|
Outlier detection is a broad classification problem area which is also known as anomaly detection, rare class mining etc. I have seen various survey papers in this area but haven't come across an study which clearly spells out a state of the art algorithm for working with multi-variate datasets. Diversity of the techniques and limited availability of proprietary datasets could be an issue but does anyone know any 'state of the art' algorithms in the outlier detection area for multivariate datasets? |
|
I don't know state-of-the-art, but using PCA to get a reduced dimension form of your data and then measuring the euclidean distance between the point the reduced form maps to in the higher dimension, and the actual point and checking if cutting some threshold on this distance to make your outlier judgement does a good job might be a possible easy thing to try on your dataset |
|
How much non-anomalous data do you have?

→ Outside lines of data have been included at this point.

Background: an optimization exercise with open tools, aiming at small area, a short achievable clock period and few clock cycles per item. Do not read the settings as production practice. For this run, only the layout was checked, not whether the RTL still works. Power figures rest on the tool's default switching activity, not on a simulated workload.

<file path="design/flow/config.mk">
export PLATFORM = sky130hd
export DESIGN_NAME = agc4_cpu
export DESIGN_NICKNAME = agc4_cpu
export VERILOG_FILES = /design/flow/design.v
export SDC_FILE = /design/flow/constraint.sdc
export NUM_CORES = 4
export LEC_CHECK = 0
export CAP_MARGIN = 20
export CORE_MARGIN = 2
export CORE_UTILIZATION = 40
export PLACE_DENSITY = 0.6
export SLEW_MARGIN = 20
</file>
<file path="design/flow/constraint.sdc">
create_clock -name core_clock -period 8.0 [get_ports {clk}]
set_input_delay 1.6000 -clock core_clock [delete_from_list [all_inputs] [get_ports {clk}]]
set_output_delay 1.6000 -clock core_clock [all_outputs]
set_load 0.01 [all_outputs]
</file>
What follows belongs to an exercise in optimizing a design on an open flow for small area, a short achievable clock period and few clock cycles per item; a production flow would make more cautious choices. The RTL was checked by simulation tests, not by an equivalence proof against the original design.

==> pepper: inputs <==
## bitw_core
module bitw_core (
    input  wire        clk,
    input  wire        rst,           
    input  wire        cmd_valid,
    output wire        cmd_ready,
    input  wire [2:0]  cmd_op,
    input  wire [7:0]  cmd_n,         
    input  wire [31:0] cmd_arg,       
    input  wire [31:0] cmd_num,       
    input  wire [31:0] cmd_den,       
    output reg         rsp_valid,
    output reg  [2:0]  rsp_status,
    output reg  [31:0] rsp_val,
    output reg  [2:0]  rsp_nbytes,
    output reg  [31:0] rsp_bytes
);
export LEC_CHECK = 0
export CAP_MARGIN = 20
export CORE_MARGIN = 2
export CORE_UTILIZATION = 35
export SETUP_SLACK_MARGIN = 3.5
export SLEW_MARGIN = 20
create_clock -name core_clock -period 8.0 [get_ports {clk}]
standard.sh (not shown) runs the stock make flow with config.mk's settings and CLKGATE_MAP_FILE= SYNTH_SCRIPT=/design/flow/synth_recipe.tcl, a recipe that flattens the netlist after the stock synthesis.
==> flow/flow/run.sh <==
#!/bin/bash
# The standard layout, except that the port buffers are ordinary buf_4
# cells instead of the delay cells buffer_ports picks on its own.
set -euo pipefail
export BUFFER_PORTS_ARGS="-buffer_cell sky130_fd_sc_hd__buf_4"
bash standard.sh > standard.log 2>&1
==> inputs of xenon, as changes to pepper <==
--- a/flow/design.v
+++ b/flow/design.v
@@ -52,13 +52,12 @@
     reg [7:1]  pcb_q;
     reg [2:0]  pnb_q;
     reg        chained_q;
     reg        iok_q, irate_q, ierr_q, i32_q, i21_q, bf32_q, bf21_q;
     reg        lsm_q, lzero_q, lone_q;    
     reg        idir_q;                    
-    reg [4:0]  lidx_q, nidx_q;            
     reg [30:0] uR;
     reg [29:0] uQ;
     reg [1:0]  udp;         
     reg        uovf;
     reg [4:0]  uidx;
     reg        ucbit;
@@ -77,13 +76,13 @@
     endfunction
     wire [30:0] c_src  = (ucsel == C_ARG) ? {2'b00, cmd_arg[28:0]} :
                          (ucsel == C_NUM) ? cmd_num[30:0] : {2'b00, cap_q};
     wire        ccap   = (ucsel == C_CAP);
     wire        c_zero = ccap ? (cap_q == 29'd0) : (ucsel == C_ARG) & lzero_q;
     wire        c_one  = ccap ? (cap_q == 29'd1) : (ucsel == C_ARG) & lone_q;
-    wire [4:0]  idx0   = ccap ? msb_idx({2'b00, cap_q}) : (ucsel == C_ARG) ? lidx_q : nidx_q;
+    wire [4:0]  idx0   = msb_idx(c_src);
     wire        ulast  = ufirst ? c_one : (uidx == 5'd0);
     wire        cbit   = ufirst | ucbit;
     wire [30:0] uRe    = ufirst ? 31'd0 : uR;      
     wire [29:0] uQe    = ufirst ? 30'd0 : uQ;
     wire [1:0]  udpe   = ufirst ? 2'd0 : udp;
     wire        uovfe  = ~ufirst & uovf;
@@ -165,13 +164,13 @@
                                                                           : groom0[3:0] + {3'd0, ginc};
     wire        gv2    = uvalid & gst_q;                   
     wire [3:0]  groom_s = gsat_q - kp_q;
     wire        gfit0   = ({1'b0, n6[5:3]} <= groom_s);
     wire        gfit1   = ({1'b0, n6[5:3]} + 4'd1 <= groom_s);
     wire        gbig    = lo4[3] ? gfit1 : gfit0;          
-    wire        groom_ok = (groom0[29:3] != 27'd0) | ({1'b0, groom0[2:0]} + {3'd0, ginc} >= {1'b0, pk_q});
+    wire        groom_ok = (gsat_q >= {1'b0, pk_q});       
     wire [2:0]  inc_r = (state == S_WW) ? pk_q : {2'b00, (nb_q != 3'd0)};
     wire [3:0]  size_lo  = {1'b0, size_q[2:0]} + {1'b0, inc_r};
     wire [3:0]  size_low = {1'b0, size_q[2:0]} + {1'b0, kin};
     wire [25:0] size_flip = size_q[28:3] ^ (size_q[28:3] + 26'd1);
     wire [28:0] size_inc = {size_q[28:3] ^ (size_flip & {26{size_lo[3]}}), size_lo[2:0]};
     wire [28:0] size_incw = {size_q[28:3] ^ (size_flip & {26{size_low[3]}}), size_low[2:0]};
@@ -204,19 +203,19 @@
             OP_EXTRACT: if (nb_q == 3'd0 || room_nz || (gv2 && !gover_q)) begin
                 cap_we = 1'b1; cap_d = size_inc;
             end
             default: ;
             endcase
         end
-        S_WW: if (uvalid) begin
+        S_WW: if (gv2) begin
             cap_we = 1'b1;
-            cap_d  = gover ? (chained_q ? rsp_val[28:0] : cap_q) : g_eff;
+            cap_d  = gover_q ? (chained_q ? rsp_val[28:0] : cap_q) : g_eff;
         end
-        S_XW: if (uvalid) begin
+        S_XW: if (gv2) begin
             cap_we = 1'b1;
-            cap_d  = gover ? cap_q : size_inc;
+            cap_d  = gover_q ? cap_q : size_inc;
         end
         S_I1: begin
             ustart = 1'b1;
             ustart_floor = ~(i32_q | i21_q);
             ustart_csel  = (i32_q | i21_q) ? C_ARG : C_NUM;
         end
@@ -385,22 +384,20 @@
                     ierr_q  <= l_bad;
                     i32_q   <= is32;
                     i21_q   <= is21;
                     lsm_q   <= (cmd_arg[31:27] == 5'd0);
                     lzero_q <= (cmd_arg == 32'd0);
                     lone_q  <= (cmd_arg == 32'd1);
-                    lidx_q  <= msb_idx({2'b00, cmd_arg[28:0]});
-                    nidx_q  <= msb_idx(cmd_num[30:0]);
                     if (rate_bad || l_bad)
                         iok_q <= 1'b1;
                     else
                         state <= S_I1;
                 end
             end
-            S_WW: if (uvalid) begin
-                if (gover) begin
+            S_WW: if (gv2) begin
+                if (gover_q) begin
                     rsp_valid  <= 1'b1;
                     rsp_status <= ST_CAPACITY;
                     rsp_val    <= 32'd0;
                     rsp_nbytes <= 3'd0;
                     rsp_bytes  <= 32'd0;
                     state      <= S_IDLE;
@@ -416,16 +413,16 @@
                         rsp_status <= ST_OK;
                         rsp_val    <= 32'd0;
                         state      <= S_IDLE;
                     end
                 end
             end
-            S_XW: if (uvalid) begin
+            S_XW: if (gv2) begin
                 rsp_valid <= 1'b1;
                 state     <= S_IDLE;
-                if (gover) begin
+                if (gover_q) begin
                     rsp_status <= ST_CAPACITY;
                     rsp_val    <= 32'd0;
                     rsp_nbytes <= 3'd0;
                     rsp_bytes  <= 32'd0;
                 end else begin
                     size_q     <= size_inc;
==> flow/config.mk (replaced) <==
export PLATFORM = sky130hd
export DESIGN_NAME = bitw_core
export DESIGN_NICKNAME = bitw_core
export VERILOG_FILES = /design/flow/design.v
export SDC_FILE = /design/flow/constraint.sdc
export NUM_CORES = 4
export LEC_CHECK = 0
export CAP_MARGIN = 20
export CORE_MARGIN = 2
export CORE_UTILIZATION = 40
export SETUP_SLACK_MARGIN = 3
export SLEW_MARGIN = 20
==> run notes <==
# TYPE chip_impl_metric gauge
chip_impl_metric{name="dpl.hpwl",unit="um"} 167000
chip_impl_metric{name="timing.critical_path.fanout_max",unit=""} 9
chip_impl_metric{name="cts.sinks",unit=""} 373
chip_impl_info{name="cp_common_cell",value="sky130_fd_sc_hd__or4_4"} 1
chip_impl_metric{name="path_clk_slew",unit="ns"} 0.06
chip_impl_metric{name="ff_latch_area",unit="um^2"} 8530
chip_impl_info{name="run_status",value="complete, no violations"} 1
chip_impl_metric{name="fin_util",unit="%"} 45.6
chip_impl_metric{name="std_cell_rows",unit=""} 120
chip_impl_metric{name="postSynthRegisterBits",unit=""} 373
chip_impl_metric{name="synth.area.mux_share",unit="%"} 4.45
chip_impl_metric{name="power.internal",unit="mW"} 10.6
[end of results for xenon]
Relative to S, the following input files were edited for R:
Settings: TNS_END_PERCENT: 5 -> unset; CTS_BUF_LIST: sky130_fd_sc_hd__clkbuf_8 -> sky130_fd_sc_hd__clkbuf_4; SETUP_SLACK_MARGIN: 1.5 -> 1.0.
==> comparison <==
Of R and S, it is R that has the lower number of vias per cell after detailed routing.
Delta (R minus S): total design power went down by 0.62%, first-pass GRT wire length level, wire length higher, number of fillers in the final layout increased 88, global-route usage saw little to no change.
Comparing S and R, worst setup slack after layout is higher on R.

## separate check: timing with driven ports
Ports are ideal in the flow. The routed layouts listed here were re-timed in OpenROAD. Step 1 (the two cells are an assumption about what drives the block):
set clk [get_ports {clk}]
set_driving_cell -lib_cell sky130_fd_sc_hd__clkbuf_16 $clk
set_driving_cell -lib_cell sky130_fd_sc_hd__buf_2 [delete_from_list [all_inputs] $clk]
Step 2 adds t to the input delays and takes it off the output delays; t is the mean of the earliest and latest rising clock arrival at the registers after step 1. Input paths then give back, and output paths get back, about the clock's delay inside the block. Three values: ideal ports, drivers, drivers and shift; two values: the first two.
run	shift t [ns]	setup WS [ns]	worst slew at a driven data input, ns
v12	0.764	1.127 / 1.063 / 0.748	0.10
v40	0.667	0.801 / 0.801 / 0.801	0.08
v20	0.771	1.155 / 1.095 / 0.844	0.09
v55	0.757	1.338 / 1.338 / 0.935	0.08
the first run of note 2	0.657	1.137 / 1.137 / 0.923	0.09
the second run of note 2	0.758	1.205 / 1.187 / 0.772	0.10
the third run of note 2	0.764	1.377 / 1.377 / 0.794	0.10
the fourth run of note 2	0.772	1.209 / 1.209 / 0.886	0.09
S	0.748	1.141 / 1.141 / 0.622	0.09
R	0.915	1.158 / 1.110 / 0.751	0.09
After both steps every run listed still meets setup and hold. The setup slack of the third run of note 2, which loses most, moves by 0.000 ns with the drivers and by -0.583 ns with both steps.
From an optimization exercise on the open Yosys and OpenROAD flow, aimed at small area, a short achievable clock period and few clock cycles per item; shortcuts taken in it are not production practice.
In this exercise RTL edits were held to simulation tests only and were not proved equivalent to the original.
Power figures rest on the tool's default switching activity, not on a simulated workload.

==> design/flow/design.v <==
module rm_decoder (
    input  wire       clk,
    input  wire       rst,
    input  wire       in_valid,
    input  wire [7:0] in_data,
    input  wire       in_eos,
    output wire       in_ready,
    output wire       out_valid,
    output wire [7:0] out_data,
    output wire       out_eos,
    input  wire       out_ready
);
    localparam [2:0] S_COUNT = 3'd0,   
                     S_VAL   = 3'd1,   
                     S_MASK  = 3'd2,   
                     S_LIT   = 3'd3,   
                     S_OUT   = 3'd4,   
                     S_SKIP  = 3'd5,   
                     S_END   = 3'd6;   
    reg [2:0]   state;
    reg [255:0] chunk;       
    reg [31:0]  pattern;     
    reg [7:0]   ecount;      
    reg [7:0]   val;         
    reg [23:0]  mhi;         
    reg [1:0]   mcnt;        
    reg [4:0]   idx;         
    wire lit_here = ~pattern[31 - idx];
    reg in_rdy;
    always @(*) begin
        case (state)
            S_COUNT, S_VAL, S_MASK, S_SKIP: in_rdy = 1'b1;
            S_LIT:                          in_rdy = lit_here;
            default:                        in_rdy = 1'b0;
        endcase
    end
    assign in_ready = in_rdy;
    assign out_valid = (state == S_OUT) || (state == S_END);
    assign out_data  = (state == S_OUT) ? chunk[255 - 8*idx -: 8] : 8'h00;
    assign out_eos   = (state == S_END);
    wire in_fire  = in_valid && in_rdy;
    wire out_fire = out_valid && out_ready;
    wire [31:0] mask_full = {mhi, in_data};
    integer i;
    always @(posedge clk) begin
        if (rst) begin
            state   <= S_COUNT;
            chunk   <= 256'd0;
            pattern <= 32'd0;
            ecount  <= 8'd0;
            val     <= 8'd0;
            mhi     <= 24'd0;
            mcnt    <= 2'd0;
            idx     <= 5'd0;
        end else begin
            case (state)
                S_COUNT: begin
                    if (in_fire) begin
                        pattern <= 32'd0;
                        idx     <= 5'd0;
                        ecount  <= in_data;
                        if (in_eos)
                            state <= S_END;
                        else if (in_data == 8'hFF)
                            state <= S_SKIP;
                        else if (in_data == 8'h00)
                            state <= S_LIT;
                        else
                            state <= S_VAL;
                    end
                end
                S_VAL: begin
                    if (in_fire) begin
                        if (in_eos) begin
                            state <= S_END;
                        end else begin
                            val   <= in_data;
                            mcnt  <= 2'd0;
                            state <= S_MASK;
                        end
                    end
                end
                S_MASK: begin
                    if (in_fire) begin
                        if (in_eos) begin
                            state <= S_END;
                        end else begin
                            mhi  <= {mhi[15:0], in_data};
                            mcnt <= mcnt + 2'd1;
                            if (mcnt == 2'd3) begin
                                for (i = 0; i < 32; i = i + 1)
                                    if (mask_full[31 - i])
                                        chunk[255 - 8*i -: 8] <= val;
                                pattern <= pattern | mask_full;
                                ecount  <= ecount - 8'd1;
                                state   <= (ecount == 8'd1) ? S_LIT : S_VAL;
                            end
                        end
                    end
                end
                S_LIT: begin
                    if (in_fire && in_eos) begin
                        state <= S_END;
                    end else if (in_fire || !lit_here) begin
                        if (in_fire)
                            chunk[255 - 8*idx -: 8] <= in_data;
                        idx <= idx + 5'd1;
                        if (idx == 5'd31)
                            state <= S_OUT;
                    end
                end
                S_OUT: begin
                    if (out_fire) begin
                        idx <= idx + 5'd1;
                        if (idx == 5'd31)
                            state <= S_COUNT;
                    end
                end
                S_SKIP: begin
                    if (in_fire && in_eos)
                        state <= S_END;
                end
                S_END: begin
                    if (out_fire)
                        state <= S_COUNT;
                end
                default: state <= S_COUNT;
            endcase
        end
    end
endmodule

If you have a lot, say >100K, you could try inducing an unsupervised model over the data. For example, induce an auto-encoder over to data to minimize the reconstruction error. A new instance is "anomalous" if the reconstruction error is above some threshold, because its variations are not being properly modeled. |
|
The key idea for any outlier detection method (in any context) is working from the "inside out"; that is, determination of the outlyingness of an observation must be made based on its distance from a subset of the data that is believed to be clean. This idea was introduced for univariate Gaussian data by Bernard Rosner in a 1975 paper in Technometrics, and was referred to as "backwards-stepping" (in contrast to "forwards-stepping," which tests observations from most to least extreme, resulting in masking effects). The challenge in more complex situations (such as regression and multivariate data) is defining what is meant by the "inside" (least extreme) observations. Ali Hadi and I (separately and together) were early contributors to this literature in the early 1990s in papers in an IMA volume, the Journal of the American Statistical Association and the Journal of the Royal Statistical Society, Series B. Ten years ago Anthony Atkinson and Marco Riani wrote a book for Springer discussing applications of this idea in regression, changing the terminology from "backwards-stepping" to "forward search." Most relevant for your question, they followed this up with a book on applications to multivariate data with Andrea Cerioli. They have continued this research since then; a paper by the three of them on multivariate outlier identification appeared in 2009 in JRSS-B. I hope that this helps. |
|
I'm not aware of any general works on outlier detection, but I've seen some specific tricks for some classes of models. In directed graphical models it is common to add a "background" distribution for some parameter, and allow it to either come from the model of from the background. Here are some examples of this technique. In classification I've seen some people using ramp losses to avoid giving a very high weight to outlying examples. You could also read some novelty detection paper. |